→ **TASK**
How many lines in the records below hold the string "proved"? Please answer with the number and nothing more.

(Dataset excerpts)
#####

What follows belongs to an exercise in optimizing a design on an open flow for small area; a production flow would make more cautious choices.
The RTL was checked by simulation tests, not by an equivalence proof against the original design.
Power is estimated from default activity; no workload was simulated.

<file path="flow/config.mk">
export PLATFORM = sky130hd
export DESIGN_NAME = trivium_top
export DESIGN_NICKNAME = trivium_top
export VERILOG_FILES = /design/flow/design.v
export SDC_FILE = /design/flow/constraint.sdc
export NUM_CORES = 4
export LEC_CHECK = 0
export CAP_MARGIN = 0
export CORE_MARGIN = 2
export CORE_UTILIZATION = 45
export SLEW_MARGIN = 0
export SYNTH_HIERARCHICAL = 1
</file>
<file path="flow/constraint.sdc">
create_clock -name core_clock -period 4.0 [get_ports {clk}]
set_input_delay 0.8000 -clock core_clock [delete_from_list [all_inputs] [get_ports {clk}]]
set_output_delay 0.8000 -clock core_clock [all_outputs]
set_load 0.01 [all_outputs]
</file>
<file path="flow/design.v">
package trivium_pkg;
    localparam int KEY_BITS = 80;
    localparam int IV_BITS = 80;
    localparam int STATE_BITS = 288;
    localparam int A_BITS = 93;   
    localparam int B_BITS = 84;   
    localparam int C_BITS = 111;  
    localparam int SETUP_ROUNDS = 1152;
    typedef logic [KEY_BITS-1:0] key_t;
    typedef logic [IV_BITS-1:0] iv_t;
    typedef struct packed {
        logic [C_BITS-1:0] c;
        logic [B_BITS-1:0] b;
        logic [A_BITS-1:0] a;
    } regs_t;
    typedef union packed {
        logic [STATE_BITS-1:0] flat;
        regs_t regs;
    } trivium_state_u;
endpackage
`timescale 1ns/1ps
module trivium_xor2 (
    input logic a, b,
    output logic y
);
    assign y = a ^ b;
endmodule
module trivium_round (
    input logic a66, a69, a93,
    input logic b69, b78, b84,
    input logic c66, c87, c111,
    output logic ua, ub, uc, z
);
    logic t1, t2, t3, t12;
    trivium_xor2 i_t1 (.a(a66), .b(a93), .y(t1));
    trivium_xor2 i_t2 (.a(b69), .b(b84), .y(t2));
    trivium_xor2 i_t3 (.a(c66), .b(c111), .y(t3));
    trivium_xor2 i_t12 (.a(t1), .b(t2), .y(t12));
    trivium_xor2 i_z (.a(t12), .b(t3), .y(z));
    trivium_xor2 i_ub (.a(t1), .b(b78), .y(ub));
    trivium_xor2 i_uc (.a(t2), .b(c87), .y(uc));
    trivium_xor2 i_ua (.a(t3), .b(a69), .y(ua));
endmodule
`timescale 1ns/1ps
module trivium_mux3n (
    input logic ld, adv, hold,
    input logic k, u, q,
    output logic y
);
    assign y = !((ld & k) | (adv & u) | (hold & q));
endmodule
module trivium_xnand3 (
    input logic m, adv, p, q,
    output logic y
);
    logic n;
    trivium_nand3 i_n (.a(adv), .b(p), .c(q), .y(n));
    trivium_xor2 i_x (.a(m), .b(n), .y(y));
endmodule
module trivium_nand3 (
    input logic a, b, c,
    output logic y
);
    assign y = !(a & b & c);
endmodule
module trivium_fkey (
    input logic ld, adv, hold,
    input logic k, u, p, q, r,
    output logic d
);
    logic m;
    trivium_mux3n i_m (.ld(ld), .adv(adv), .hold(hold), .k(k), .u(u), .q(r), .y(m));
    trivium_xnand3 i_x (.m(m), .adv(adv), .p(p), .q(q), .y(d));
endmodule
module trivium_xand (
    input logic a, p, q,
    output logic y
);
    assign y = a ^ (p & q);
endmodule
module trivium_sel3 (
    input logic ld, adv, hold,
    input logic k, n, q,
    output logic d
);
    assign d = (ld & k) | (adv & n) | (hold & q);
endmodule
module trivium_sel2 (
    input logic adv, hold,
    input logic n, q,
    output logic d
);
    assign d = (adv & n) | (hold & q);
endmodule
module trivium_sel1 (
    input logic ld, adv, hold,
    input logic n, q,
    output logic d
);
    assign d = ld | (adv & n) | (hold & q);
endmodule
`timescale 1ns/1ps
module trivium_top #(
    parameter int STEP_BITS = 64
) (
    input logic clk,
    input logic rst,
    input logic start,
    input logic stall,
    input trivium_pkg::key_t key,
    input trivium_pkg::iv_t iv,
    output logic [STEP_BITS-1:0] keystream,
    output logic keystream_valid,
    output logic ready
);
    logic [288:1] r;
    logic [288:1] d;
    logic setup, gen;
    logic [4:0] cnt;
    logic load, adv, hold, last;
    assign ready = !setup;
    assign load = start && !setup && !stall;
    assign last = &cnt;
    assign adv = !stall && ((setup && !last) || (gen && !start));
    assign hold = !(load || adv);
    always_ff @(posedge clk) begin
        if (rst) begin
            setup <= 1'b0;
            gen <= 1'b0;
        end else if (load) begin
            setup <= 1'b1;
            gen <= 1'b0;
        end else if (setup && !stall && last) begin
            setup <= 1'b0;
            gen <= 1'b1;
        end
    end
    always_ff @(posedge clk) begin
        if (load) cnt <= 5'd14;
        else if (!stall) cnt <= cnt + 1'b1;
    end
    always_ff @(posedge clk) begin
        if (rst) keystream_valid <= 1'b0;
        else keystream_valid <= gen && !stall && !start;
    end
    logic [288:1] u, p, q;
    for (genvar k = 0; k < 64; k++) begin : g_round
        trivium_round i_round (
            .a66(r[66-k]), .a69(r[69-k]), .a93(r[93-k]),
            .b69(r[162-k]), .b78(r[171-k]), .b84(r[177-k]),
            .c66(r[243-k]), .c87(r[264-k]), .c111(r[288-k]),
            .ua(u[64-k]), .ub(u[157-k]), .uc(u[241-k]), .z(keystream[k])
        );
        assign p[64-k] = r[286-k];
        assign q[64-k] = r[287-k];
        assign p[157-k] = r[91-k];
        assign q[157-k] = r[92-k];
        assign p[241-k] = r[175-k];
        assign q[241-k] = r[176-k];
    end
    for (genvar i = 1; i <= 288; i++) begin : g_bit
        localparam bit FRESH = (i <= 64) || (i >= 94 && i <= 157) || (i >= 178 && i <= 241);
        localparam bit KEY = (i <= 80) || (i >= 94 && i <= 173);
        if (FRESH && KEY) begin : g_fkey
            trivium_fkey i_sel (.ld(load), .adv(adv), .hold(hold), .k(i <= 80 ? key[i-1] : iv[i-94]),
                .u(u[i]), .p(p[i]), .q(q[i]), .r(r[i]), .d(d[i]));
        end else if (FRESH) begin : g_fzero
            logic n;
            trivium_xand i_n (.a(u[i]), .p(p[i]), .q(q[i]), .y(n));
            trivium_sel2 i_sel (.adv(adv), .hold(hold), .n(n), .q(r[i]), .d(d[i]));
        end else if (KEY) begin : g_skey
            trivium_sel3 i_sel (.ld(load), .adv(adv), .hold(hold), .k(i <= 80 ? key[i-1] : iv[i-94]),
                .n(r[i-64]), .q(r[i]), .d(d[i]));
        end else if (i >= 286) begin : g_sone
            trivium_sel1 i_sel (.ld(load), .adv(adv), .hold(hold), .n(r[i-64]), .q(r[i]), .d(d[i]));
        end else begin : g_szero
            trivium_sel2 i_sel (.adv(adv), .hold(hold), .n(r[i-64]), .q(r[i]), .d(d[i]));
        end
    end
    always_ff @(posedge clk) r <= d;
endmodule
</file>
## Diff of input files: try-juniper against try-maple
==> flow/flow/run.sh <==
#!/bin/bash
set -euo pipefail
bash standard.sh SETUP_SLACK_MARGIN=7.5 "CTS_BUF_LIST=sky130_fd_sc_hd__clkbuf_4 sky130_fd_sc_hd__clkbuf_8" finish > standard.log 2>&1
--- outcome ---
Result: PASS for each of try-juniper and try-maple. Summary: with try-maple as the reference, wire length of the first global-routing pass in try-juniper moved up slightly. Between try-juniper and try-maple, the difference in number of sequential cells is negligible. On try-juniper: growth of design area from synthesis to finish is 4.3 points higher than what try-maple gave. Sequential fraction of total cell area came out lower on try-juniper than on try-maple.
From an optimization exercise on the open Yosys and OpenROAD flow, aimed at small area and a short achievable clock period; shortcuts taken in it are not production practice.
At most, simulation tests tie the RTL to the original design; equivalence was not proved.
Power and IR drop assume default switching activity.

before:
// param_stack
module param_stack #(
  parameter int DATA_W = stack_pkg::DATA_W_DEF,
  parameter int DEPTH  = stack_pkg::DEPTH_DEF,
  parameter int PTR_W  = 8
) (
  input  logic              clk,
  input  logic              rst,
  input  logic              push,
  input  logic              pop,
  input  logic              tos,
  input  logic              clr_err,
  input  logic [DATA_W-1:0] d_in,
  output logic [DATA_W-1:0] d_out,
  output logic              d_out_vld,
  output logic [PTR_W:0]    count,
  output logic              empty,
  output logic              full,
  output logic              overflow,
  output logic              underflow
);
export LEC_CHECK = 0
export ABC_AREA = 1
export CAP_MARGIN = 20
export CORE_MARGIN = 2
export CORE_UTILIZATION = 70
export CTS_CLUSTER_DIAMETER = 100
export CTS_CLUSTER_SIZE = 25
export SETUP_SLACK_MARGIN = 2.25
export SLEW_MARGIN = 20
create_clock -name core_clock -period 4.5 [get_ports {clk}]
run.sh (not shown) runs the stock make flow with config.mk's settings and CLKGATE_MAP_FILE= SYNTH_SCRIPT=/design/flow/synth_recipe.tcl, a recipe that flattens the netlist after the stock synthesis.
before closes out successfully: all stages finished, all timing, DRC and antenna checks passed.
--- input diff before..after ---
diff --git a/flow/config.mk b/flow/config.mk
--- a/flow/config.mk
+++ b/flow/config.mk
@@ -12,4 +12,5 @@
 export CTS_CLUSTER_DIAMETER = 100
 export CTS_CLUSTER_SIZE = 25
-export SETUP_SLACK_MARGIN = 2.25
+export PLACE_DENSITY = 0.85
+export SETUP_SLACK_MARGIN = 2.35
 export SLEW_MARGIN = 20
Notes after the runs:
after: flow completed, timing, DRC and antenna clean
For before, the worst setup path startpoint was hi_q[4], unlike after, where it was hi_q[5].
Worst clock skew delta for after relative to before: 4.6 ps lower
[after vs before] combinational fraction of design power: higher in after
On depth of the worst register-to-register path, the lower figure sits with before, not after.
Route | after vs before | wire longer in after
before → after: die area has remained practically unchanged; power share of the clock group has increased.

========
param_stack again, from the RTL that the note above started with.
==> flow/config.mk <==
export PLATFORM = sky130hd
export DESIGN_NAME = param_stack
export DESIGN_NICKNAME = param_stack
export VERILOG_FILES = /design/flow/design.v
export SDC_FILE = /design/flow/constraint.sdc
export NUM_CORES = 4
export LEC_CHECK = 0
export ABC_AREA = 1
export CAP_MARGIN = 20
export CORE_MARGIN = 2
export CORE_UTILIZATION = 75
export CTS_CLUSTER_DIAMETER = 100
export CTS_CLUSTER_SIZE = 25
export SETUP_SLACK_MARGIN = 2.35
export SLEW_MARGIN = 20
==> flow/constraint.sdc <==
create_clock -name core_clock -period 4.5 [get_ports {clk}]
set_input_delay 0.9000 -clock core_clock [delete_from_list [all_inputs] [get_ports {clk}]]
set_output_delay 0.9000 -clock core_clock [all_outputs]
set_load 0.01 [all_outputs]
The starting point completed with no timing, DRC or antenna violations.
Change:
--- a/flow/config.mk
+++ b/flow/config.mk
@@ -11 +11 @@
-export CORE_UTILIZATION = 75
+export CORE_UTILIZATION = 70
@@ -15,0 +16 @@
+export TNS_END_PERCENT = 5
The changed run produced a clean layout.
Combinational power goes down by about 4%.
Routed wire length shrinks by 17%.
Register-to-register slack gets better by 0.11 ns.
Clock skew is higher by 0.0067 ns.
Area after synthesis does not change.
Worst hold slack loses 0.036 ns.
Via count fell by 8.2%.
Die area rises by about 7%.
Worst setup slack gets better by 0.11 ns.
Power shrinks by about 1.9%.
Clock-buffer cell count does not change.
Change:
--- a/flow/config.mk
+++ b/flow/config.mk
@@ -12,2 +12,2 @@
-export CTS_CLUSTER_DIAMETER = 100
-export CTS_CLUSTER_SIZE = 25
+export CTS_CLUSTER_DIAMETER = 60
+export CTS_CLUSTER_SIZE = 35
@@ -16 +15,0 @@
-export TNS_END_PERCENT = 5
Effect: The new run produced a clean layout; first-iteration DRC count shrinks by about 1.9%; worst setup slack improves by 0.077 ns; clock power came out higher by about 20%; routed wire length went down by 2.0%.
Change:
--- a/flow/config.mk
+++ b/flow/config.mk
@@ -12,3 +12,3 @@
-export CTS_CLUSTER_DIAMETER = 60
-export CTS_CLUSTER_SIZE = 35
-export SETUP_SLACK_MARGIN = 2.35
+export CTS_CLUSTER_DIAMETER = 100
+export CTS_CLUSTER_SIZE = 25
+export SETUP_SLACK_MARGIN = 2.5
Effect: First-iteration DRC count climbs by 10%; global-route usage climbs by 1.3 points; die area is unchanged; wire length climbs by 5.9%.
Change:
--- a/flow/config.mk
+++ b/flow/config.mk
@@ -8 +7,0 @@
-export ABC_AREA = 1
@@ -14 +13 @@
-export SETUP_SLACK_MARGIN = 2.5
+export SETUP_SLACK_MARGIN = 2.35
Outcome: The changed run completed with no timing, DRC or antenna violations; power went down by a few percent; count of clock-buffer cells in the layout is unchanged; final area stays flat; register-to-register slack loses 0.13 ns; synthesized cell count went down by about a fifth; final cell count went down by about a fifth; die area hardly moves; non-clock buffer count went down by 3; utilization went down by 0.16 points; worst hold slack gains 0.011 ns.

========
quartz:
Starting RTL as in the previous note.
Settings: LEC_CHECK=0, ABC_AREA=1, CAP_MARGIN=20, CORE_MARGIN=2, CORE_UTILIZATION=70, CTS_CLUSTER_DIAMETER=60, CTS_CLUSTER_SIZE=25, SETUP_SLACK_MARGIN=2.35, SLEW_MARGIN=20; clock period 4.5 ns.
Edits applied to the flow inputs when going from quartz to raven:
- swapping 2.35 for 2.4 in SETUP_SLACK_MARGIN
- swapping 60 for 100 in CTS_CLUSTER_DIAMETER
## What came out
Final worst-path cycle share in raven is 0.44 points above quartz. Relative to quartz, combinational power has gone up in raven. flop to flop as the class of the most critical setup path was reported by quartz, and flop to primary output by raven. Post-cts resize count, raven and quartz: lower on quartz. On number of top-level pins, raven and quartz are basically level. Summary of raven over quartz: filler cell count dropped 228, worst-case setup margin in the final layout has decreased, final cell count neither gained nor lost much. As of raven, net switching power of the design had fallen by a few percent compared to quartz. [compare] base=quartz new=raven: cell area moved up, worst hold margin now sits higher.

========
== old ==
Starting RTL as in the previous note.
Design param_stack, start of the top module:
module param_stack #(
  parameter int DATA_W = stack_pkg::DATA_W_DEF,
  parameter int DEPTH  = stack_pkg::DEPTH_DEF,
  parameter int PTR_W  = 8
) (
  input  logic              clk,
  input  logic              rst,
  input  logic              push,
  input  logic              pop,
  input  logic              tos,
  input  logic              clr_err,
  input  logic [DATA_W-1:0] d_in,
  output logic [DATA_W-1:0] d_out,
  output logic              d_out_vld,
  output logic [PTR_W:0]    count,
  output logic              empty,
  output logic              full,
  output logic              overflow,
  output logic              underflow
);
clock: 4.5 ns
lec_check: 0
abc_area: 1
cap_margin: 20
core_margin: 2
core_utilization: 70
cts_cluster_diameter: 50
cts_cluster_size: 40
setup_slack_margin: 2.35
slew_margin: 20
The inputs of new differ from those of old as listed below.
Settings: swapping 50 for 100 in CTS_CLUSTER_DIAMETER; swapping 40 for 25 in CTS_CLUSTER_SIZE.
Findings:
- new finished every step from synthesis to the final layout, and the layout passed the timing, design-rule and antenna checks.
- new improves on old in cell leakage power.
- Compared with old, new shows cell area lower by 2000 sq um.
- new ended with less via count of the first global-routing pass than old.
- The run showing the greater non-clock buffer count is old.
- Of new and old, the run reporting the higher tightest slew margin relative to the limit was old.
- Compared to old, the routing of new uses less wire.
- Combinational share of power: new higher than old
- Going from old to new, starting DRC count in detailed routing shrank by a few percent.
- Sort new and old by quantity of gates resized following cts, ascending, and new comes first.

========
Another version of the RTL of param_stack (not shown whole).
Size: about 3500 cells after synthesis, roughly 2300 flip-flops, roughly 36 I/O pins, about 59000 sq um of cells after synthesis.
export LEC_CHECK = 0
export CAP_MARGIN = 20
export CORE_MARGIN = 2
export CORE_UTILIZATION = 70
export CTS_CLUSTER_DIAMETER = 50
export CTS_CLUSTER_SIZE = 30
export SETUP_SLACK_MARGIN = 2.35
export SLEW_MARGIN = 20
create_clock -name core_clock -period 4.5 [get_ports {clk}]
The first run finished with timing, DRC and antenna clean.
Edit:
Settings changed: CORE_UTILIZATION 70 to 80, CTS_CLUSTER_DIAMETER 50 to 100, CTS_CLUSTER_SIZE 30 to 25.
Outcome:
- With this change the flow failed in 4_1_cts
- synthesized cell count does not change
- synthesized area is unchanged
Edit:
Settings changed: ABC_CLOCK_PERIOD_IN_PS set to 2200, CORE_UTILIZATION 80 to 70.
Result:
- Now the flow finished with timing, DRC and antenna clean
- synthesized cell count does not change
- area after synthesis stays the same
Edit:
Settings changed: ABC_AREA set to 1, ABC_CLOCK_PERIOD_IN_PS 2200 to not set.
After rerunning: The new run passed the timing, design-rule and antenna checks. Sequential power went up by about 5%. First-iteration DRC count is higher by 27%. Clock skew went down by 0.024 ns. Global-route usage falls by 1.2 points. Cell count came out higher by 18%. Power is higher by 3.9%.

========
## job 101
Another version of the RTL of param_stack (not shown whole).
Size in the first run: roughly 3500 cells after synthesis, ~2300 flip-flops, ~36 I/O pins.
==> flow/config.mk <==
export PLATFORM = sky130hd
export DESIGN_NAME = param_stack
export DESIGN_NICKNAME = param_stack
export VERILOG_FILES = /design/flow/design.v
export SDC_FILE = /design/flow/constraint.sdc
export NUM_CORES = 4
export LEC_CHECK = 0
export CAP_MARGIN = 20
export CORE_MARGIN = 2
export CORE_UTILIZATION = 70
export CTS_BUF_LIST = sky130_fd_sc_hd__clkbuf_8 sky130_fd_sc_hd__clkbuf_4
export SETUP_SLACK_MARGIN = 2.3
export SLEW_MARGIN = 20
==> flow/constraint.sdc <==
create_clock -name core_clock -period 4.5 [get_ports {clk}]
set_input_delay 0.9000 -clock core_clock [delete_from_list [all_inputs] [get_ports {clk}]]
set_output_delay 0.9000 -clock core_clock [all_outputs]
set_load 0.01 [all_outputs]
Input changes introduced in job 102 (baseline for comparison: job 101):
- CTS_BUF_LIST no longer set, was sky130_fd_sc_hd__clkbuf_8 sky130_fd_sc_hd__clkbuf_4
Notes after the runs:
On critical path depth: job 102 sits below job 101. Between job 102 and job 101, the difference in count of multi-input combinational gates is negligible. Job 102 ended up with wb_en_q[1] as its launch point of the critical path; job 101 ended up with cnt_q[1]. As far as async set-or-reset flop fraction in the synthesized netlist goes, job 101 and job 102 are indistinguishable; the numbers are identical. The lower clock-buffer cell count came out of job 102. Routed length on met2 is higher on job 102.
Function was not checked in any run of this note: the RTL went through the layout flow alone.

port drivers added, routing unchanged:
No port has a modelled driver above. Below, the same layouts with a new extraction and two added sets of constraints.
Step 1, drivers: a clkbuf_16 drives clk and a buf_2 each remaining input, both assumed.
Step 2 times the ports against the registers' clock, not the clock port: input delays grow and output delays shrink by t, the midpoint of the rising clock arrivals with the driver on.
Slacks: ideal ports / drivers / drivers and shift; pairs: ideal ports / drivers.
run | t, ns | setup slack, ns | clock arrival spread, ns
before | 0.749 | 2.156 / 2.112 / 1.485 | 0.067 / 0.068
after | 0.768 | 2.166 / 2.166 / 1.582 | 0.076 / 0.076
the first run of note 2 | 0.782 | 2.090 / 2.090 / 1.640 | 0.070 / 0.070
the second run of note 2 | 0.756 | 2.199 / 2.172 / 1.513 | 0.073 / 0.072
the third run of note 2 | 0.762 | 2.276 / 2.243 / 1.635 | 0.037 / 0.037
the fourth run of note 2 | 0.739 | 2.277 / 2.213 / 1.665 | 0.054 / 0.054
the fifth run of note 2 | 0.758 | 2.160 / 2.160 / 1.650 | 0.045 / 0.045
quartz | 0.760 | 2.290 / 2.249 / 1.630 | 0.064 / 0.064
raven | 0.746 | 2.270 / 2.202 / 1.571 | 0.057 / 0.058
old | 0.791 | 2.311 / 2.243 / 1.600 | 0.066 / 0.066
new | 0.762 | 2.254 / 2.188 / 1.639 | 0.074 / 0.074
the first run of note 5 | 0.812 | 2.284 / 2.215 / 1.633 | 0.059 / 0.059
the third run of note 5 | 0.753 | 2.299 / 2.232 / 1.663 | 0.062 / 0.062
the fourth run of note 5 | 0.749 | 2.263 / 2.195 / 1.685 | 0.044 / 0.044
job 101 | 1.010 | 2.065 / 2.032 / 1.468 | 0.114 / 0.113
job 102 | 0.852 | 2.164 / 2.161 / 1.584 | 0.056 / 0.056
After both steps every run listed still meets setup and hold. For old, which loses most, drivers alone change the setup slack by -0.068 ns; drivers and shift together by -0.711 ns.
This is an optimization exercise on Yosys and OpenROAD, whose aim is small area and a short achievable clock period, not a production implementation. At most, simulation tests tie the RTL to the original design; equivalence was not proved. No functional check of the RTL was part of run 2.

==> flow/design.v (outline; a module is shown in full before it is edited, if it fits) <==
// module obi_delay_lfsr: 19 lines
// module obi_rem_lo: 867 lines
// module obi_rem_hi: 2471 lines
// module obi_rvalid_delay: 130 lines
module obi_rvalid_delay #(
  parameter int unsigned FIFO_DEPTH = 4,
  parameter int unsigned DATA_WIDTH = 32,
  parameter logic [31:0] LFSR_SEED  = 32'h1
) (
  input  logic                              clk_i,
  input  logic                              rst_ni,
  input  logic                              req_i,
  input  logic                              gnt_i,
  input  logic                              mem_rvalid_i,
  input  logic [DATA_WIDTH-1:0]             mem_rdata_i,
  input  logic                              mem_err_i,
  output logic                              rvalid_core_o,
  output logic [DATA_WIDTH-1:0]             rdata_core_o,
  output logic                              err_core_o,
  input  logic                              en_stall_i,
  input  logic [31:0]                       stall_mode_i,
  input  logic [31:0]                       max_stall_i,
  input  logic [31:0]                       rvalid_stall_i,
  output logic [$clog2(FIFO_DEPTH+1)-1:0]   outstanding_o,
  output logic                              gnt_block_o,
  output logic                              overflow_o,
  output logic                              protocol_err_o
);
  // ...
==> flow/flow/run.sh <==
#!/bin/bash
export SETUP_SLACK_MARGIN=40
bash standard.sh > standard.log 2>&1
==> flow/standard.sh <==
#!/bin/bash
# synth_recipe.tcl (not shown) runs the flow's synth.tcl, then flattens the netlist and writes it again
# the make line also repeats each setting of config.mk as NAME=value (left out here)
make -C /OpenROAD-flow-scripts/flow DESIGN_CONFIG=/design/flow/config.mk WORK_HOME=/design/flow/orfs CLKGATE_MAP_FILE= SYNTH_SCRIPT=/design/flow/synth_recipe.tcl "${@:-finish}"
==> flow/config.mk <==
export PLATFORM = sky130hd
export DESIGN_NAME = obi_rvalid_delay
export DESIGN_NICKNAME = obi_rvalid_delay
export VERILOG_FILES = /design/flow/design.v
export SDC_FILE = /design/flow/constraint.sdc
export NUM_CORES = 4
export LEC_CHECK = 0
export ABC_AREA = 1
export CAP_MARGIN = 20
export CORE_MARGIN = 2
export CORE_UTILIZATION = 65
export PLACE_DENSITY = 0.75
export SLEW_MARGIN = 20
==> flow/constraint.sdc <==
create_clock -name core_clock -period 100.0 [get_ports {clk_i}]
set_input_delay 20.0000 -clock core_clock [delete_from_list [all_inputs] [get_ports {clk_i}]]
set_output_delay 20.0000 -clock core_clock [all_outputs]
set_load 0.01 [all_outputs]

#####

→ **RESULT FOR THIS EXERCISE**
2